■ **Exercise data**
`src/logic/vfw_pkg.sv`:
```
// constants and types shared by the video frame writer design
package vfw_pkg;
    localparam int PIX_W = 8;
    localparam int WORD_W = 32;
    localparam int BE_W = 4;
    localparam int IDX_W = 3;
    localparam int NUM_BUFS = 8;
    localparam int FIFO_DEPTH = 8;
    localparam logic [BE_W-1:0] BE_ALL = 4'hF;
    localparam logic [IDX_W-1:0] IDX_RESET = 3'h0;
    localparam logic [WORD_W-1:0] WORD_ZERO = 32'h0000_0000;
    localparam int ALPHA_LSB = 24;
    localparam int RED_LSB = 16;
    localparam int GREEN_LSB = 8;
    localparam int BLUE_LSB = 0;
    localparam logic [PIX_W-1:0] ALPHA_FILL = 8'h00;
    // command and write-data port resets held for this many nanoseconds after block reset
    localparam int IF_RESET_NS = 100;
    localparam int CLK_PERIOD_NS = 10;
    localparam int IF_RESET_CYCLES = (IF_RESET_NS + CLK_PERIOD_NS - 1) / CLK_PERIOD_NS;
    localparam int RCNT_W = 5;
    // command words sent per frame: base then the software command word
    localparam int CMD_WORDS = 2;

    typedef enum logic [2:0] {
        VFW_RESET_IF, VFW_WAIT_READY, VFW_WAIT_SYNC, VFW_CMD_BASE, VFW_CMD_WORD, VFW_ACTIVE
    } vfw_state_type;
endpackage

```
`src/logic/vfw_fifo_if.sv`:
```
// handshake bundle between the writer core and its pixel fifo
`timescale 1ns/1ps
interface vfw_fifo_if #(parameter int WIDTH = 32);
    logic in_valid;
    logic in_ready;
    logic [WIDTH-1:0] in_data;
    logic out_valid;
    logic out_ready;
    logic [WIDTH-1:0] out_data;
    modport src (output in_valid, output in_data, input in_ready,
                 input out_valid, input out_data, output out_ready);
    modport fifo (input in_valid, input in_data, output in_ready,
                  output out_valid, output out_data, input out_ready);
endinterface

```
`src/logic/vfw_fifo.sv`:
```
// small synchronous fifo holding pixel words, registered read data
`timescale 1ns/1ps
module vfw_fifo #(
    parameter int WIDTH = 32,
    parameter int DEPTH = 8
) (
    // clock and reset
    input wire logic i_mclk,
    input wire logic i_rst_n,
    // stream ports
    vfw_fifo_if.fifo f
);
    localparam int AW = $clog2(DEPTH);
    logic [WIDTH-1:0] mem [DEPTH];
    logic [AW-1:0] wr_ptr;
    logic [AW-1:0] rd_ptr;
    logic [AW:0] count;
    logic [WIDTH-1:0] rd_data;
    logic rd_valid;
    wire push = f.in_valid && f.in_ready;
    wire pop_mem = (count != '0) && (!rd_valid || f.out_ready);
    wire [AW:0] next_count = count + (AW+1)'(push) - (AW+1)'(pop_mem);

    assign f.in_ready = (count != (AW+1)'(DEPTH));
    assign f.out_valid = rd_valid;
    assign f.out_data = rd_data;

    always_ff @(posedge i_mclk) begin
        if (push) begin
            mem[wr_ptr] <= f.in_data;
        end
    end

    always_ff @(posedge i_mclk) begin
        if (!i_rst_n) begin
            wr_ptr <= '0;
            rd_ptr <= '0;
            count <= '0;
            rd_valid <= 1'b0;
            rd_data <= '0;
        end else begin
            if (push) wr_ptr <= wr_ptr + 1'b1;
            if (pop_mem) begin
                rd_ptr <= rd_ptr + 1'b1;
                rd_data <= mem[rd_ptr];
                rd_valid <= 1'b1;
            end else if (f.out_ready) begin
                rd_valid <= 1'b0;
            end
            count <= next_count;
        end
    end
endmodule // vfw_fifo

```
`src/logic/vfw_frame_writer.sv`:
```
// video frame writer: stores incoming video frames into memory buffers
// Operation
// - vertical sync advances the frame counter to the next buffer
// - after advancing, two command words starting that buffer (base, then command word) go to the command port
// - after the command, active-video pixels are written into the data fifo
// - writing continues into the current buffer until the next vertical sync
// - current frame index is output as a three-bit gray code
// - hold-frame input stops the frame counter from advancing
// - pixel words are 32 bits with a 4-bit byte enable
// - command words leave on a 32-bit output
// - one write strobe per data word pushed to the memory fifo
// - block supplies the clocks for write-data and command ports
// - block drives reset outputs to command and write-data ports
// - completion output rises once a frame capture has finished
// - buffer bases and command words come from software-written inputs
`timescale 1ns/1ps
module vfw_frame_writer
    import vfw_pkg::*;
(
    // clock and reset
    input wire logic i_mclk,
    input wire logic i_rst_n,
    // readiness and control
    input wire logic i_mem_init_done,
    input wire logic i_clock_locked,
    input wire logic i_hold_frame,
    input wire logic i_field_parity,
    // video stream
    input wire logic i_active_video_in,
    input wire logic i_vsync,
    input wire logic i_hsync,
    input wire logic [PIX_W-1:0] i_red,
    input wire logic [PIX_W-1:0] i_green,
    input wire logic [PIX_W-1:0] i_blue,
    // software configuration
    input wire logic [WORD_W-1:0] i_buf_base [NUM_BUFS],
    input wire logic [WORD_W-1:0] i_cmd_word,
    // memory write-data port
    output logic o_wrport_clock,
    output logic o_wrport_reset,
    output logic o_wrport_strobe,
    output logic [WORD_W-1:0] o_wrport_word,
    output logic [BE_W-1:0] o_wrport_byte_enables,
    input wire logic i_wrport_full,
    // memory command port
    output logic o_cmdport_clock,
    output logic o_cmdport_reset,
    output logic o_cmdport_strobe,
    output logic [WORD_W-1:0] o_cmdport_word,
    // status
    output logic [IDX_W-1:0] o_gray_frame_index,
    output logic o_frame_end_flag,
    output logic o_last_frame_done,
    output logic o_field_captured,
    output logic o_pixel_dropped
);
    function automatic logic [IDX_W-1:0] bin2gray(input logic [IDX_W-1:0] b);
        return b ^ (b >> 1);
    endfunction

    // two-stage synchronisers for the video, readiness and control inputs from pins
    logic [1:0] s_vsync, s_de, s_init, s_lock, s_hold, s_field, s_hsync;
    logic [PIX_W-1:0] r1_red, r1_green, r1_blue, r2_red, r2_green, r2_blue;
    logic vsync_d;

    // readiness and control levels
    always_ff @(posedge i_mclk) begin
        if (!i_rst_n) begin
            s_init <= '0;
            s_lock <= '0;
            s_hold <= '0;
            s_field <= '0;
        end else begin
            s_init <= {s_init[0], i_mem_init_done};
            s_lock <= {s_lock[0], i_clock_locked};
            s_hold <= {s_hold[0], i_hold_frame};
            s_field <= {s_field[0], i_field_parity};
        end
    end

    // sync and enable; a sync already high at release shows as an edge,
    // harmless because the ports are still held in reset then
    always_ff @(posedge i_mclk) begin
        if (!i_rst_n) begin
            s_vsync <= '0;
            s_de <= '0;
            s_hsync <= '0;
            vsync_d <= 1'b0;
        end else begin
            s_vsync <= {s_vsync[0], i_vsync};
            s_de <= {s_de[0], i_active_video_in};
            s_hsync <= {s_hsync[0], i_hsync};
            vsync_d <= s_vsync[1];
        end
    end

    // colour pipe: two stages so pixels line up with the synced enable
    always_ff @(posedge i_mclk) begin
        if (!i_rst_n) begin
            r1_red <= '0;
            r1_green <= '0;
            r1_blue <= '0;
            r2_red <= '0;
            r2_green <= '0;
            r2_blue <= '0;
        end else begin
            r1_red <= i_red;
            r1_green <= i_green;
            r1_blue <= i_blue;
            r2_red <= r1_red;
            r2_green <= r1_green;
            r2_blue <= r1_blue;
        end
    end

    wire vsync_rise = s_vsync[1] && !vsync_d;
    wire de_s = s_de[1];
    wire sys_ready = s_init[1] && s_lock[1];
    // pixel packed as 0RGB, all four byte lanes written
    wire [WORD_W-1:0] pixel_word = {ALPHA_FILL, r2_red, r2_green, r2_blue};

    vfw_state_type state, next_state;
    logic [IDX_W-1:0] frame_idx;
    logic [RCNT_W-1:0] rst_cnt;
    logic capturing;
    logic cmd_strobe;
    logic [WORD_W-1:0] cmd_word;
    logic [IDX_W-1:0] gray_idx;
    logic frame_end;
    logic frame_done;
    logic field_cap;
    logic dropped;

    vfw_fifo_if #(.WIDTH(WORD_W)) pix_if ();

    vfw_fifo #(.WIDTH(WORD_W), .DEPTH(FIFO_DEPTH)) u_fifo (
        .i_mclk(i_mclk),
        .i_rst_n(i_rst_n),
        .f(pix_if.fifo)
    );

    // only push while the frame's command has gone out and video is active
    wire push_req = (state == VFW_ACTIVE) && de_s;
    assign pix_if.in_valid = push_req;
    assign pix_if.in_data = pixel_word;
    // controller full flag stalls draining so the fifo absorbs bursts
    assign pix_if.out_ready = !i_wrport_full && sys_ready;
    wire drain = pix_if.out_valid && pix_if.out_ready;

    wire cmd_base_go = (state == VFW_CMD_BASE);
    wire cmd_word_go = (state == VFW_CMD_WORD);
    wire [IDX_W-1:0] next_idx = s_hold[1] ? frame_idx : frame_idx + 1'b1;

    always_comb begin
        next_state = state;
        case (state)
            VFW_RESET_IF: begin
                if (rst_cnt == RCNT_W'(IF_RESET_CYCLES)) next_state = VFW_WAIT_READY;
            end
            VFW_WAIT_READY: begin
                if (sys_ready) next_state = VFW_WAIT_SYNC;
            end
            VFW_WAIT_SYNC: begin
                if (vsync_rise) next_state = VFW_CMD_BASE;
            end
            VFW_CMD_BASE: begin
                next_state = VFW_CMD_WORD;
            end
            VFW_CMD_WORD: begin
                next_state = VFW_ACTIVE;
            end
            VFW_ACTIVE: begin
                if (!sys_ready) next_state = VFW_WAIT_READY;
                else if (vsync_rise) next_state = VFW_CMD_BASE;
            end
            default: begin
                next_state = VFW_RESET_IF;
            end
        endcase
    end

    always_ff @(posedge i_mclk) begin
        if (!i_rst_n) begin
            state <= VFW_RESET_IF;
        end else begin
            state <= next_state;
        end
    end

    // counter only runs while the ports are held, so it cannot wrap
    always_ff @(posedge i_mclk) begin
        if (!i_rst_n) begin
            rst_cnt <= '0;
        end else if (state == VFW_RESET_IF) begin
            rst_cnt <= rst_cnt + 1'b1;
        end
    end

    // a sync is only honoured once the ports are ready
    wire sync_accept = vsync_rise && (state == VFW_ACTIVE || state == VFW_WAIT_SYNC);

    // frame counter; hold keeps rewriting the same buffer
    always_ff @(posedge i_mclk) begin
        if (!i_rst_n) begin
            frame_idx <= IDX_RESET;
        end else if (sync_accept) begin
            frame_idx <= next_idx;
        end
    end

    // command strobe covers both words of a frame start
    always_ff @(posedge i_mclk) begin
        if (!i_rst_n) begin
            cmd_strobe <= 1'b0;
        end else begin
            cmd_strobe <= cmd_base_go || cmd_word_go;
        end
    end

    // command words: buffer base first, then the software command word
    always_ff @(posedge i_mclk) begin
        if (!i_rst_n) begin
            cmd_word <= WORD_ZERO;
        end else if (cmd_base_go) begin
            cmd_word <= i_buf_base[frame_idx];
        end else if (cmd_word_go) begin
            cmd_word <= i_cmd_word;
        end
    end

    // index and frame_end_flag; done lasts until the next base command,
    // and the set wins should both ever fall in one cycle
    always_ff @(posedge i_mclk) begin
        if (!i_rst_n) begin
            gray_idx <= bin2gray(IDX_RESET);
            frame_end <= 1'b0;
            frame_done <= 1'b0;
        end else begin
            gray_idx <= bin2gray(frame_idx);
            frame_end <= vsync_rise && capturing;
            if (vsync_rise && capturing) begin
                frame_done <= 1'b1;
            end else if (cmd_base_go) begin
                frame_done <= 1'b0;
            end
        end
    end

    // losing readiness mid-frame ends the capture; the next sync restarts it
    always_ff @(posedge i_mclk) begin
        if (!i_rst_n) begin
            capturing <= 1'b0;
            field_cap <= 1'b0;
        end else if (cmd_word_go) begin
            capturing <= 1'b1;
            field_cap <= s_field[1];
        end else if (state == VFW_WAIT_READY) begin
            capturing <= 1'b0;
        end
    end

    // a pixel lost to a full fifo is sticky until reset
    always_ff @(posedge i_mclk) begin
        if (!i_rst_n) begin
            dropped <= 1'b0;
        end else if (push_req && !pix_if.in_ready) begin
            dropped <= 1'b1;
        end
    end

    // interface clocks run at half the core clock from registered toggles
    logic port_clk;
    always_ff @(posedge i_mclk) begin
        if (!i_rst_n) begin
            port_clk <= 1'b0;
        end else begin
            port_clk <= ~port_clk;
        end
    end

    // port clocks and resets; both ports share one clock phase
    always_ff @(posedge i_mclk) begin
        if (!i_rst_n) begin
            o_wrport_clock <= 1'b0;
            o_cmdport_clock <= 1'b0;
            o_wrport_reset <= 1'b1;
            o_cmdport_reset <= 1'b1;
        end else begin
            o_wrport_clock <= port_clk;
            o_cmdport_clock <= port_clk;
            o_wrport_reset <= (state == VFW_RESET_IF);
            o_cmdport_reset <= (state == VFW_RESET_IF);
        end
    end

    // write-data port: all four byte lanes enabled, the top lane carrying the zero alpha fill
    always_ff @(posedge i_mclk) begin
        if (!i_rst_n) begin
            o_wrport_strobe <= 1'b0;
            o_wrport_word <= WORD_ZERO;
            o_wrport_byte_enables <= '0;
        end else begin
            o_wrport_strobe <= drain;
            o_wrport_word <= pix_if.out_data;
            o_wrport_byte_enables <= drain ? BE_ALL : '0;
        end
    end

    // command port
    always_ff @(posedge i_mclk) begin
        if (!i_rst_n) begin
            o_cmdport_strobe <= 1'b0;
            o_cmdport_word <= WORD_ZERO;
        end else begin
            o_cmdport_strobe <= cmd_strobe;
            o_cmdport_word <= cmd_word;
        end
    end

    // status towards the display side and software
    always_ff @(posedge i_mclk) begin
        if (!i_rst_n) begin
            o_gray_frame_index <= bin2gray(IDX_RESET);
            o_frame_end_flag <= 1'b0;
            o_last_frame_done <= 1'b0;
            o_field_captured <= 1'b0;
            o_pixel_dropped <= 1'b0;
        end else begin
            o_gray_frame_index <= gray_idx;
            o_frame_end_flag <= frame_end;
            o_last_frame_done <= frame_done;
            o_field_captured <= field_cap;
            o_pixel_dropped <= dropped;
        end
    end
endmodule // vfw_frame_writer

```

■ **Exercise description**
Search the listing above for "memory" and copy every line that holds it.

■ **Solution to this exercise**
// video frame writer: stores incoming video frames into memory buffers
// - one write strobe per data word pushed to the memory fifo
    // memory write-data port
    // memory command port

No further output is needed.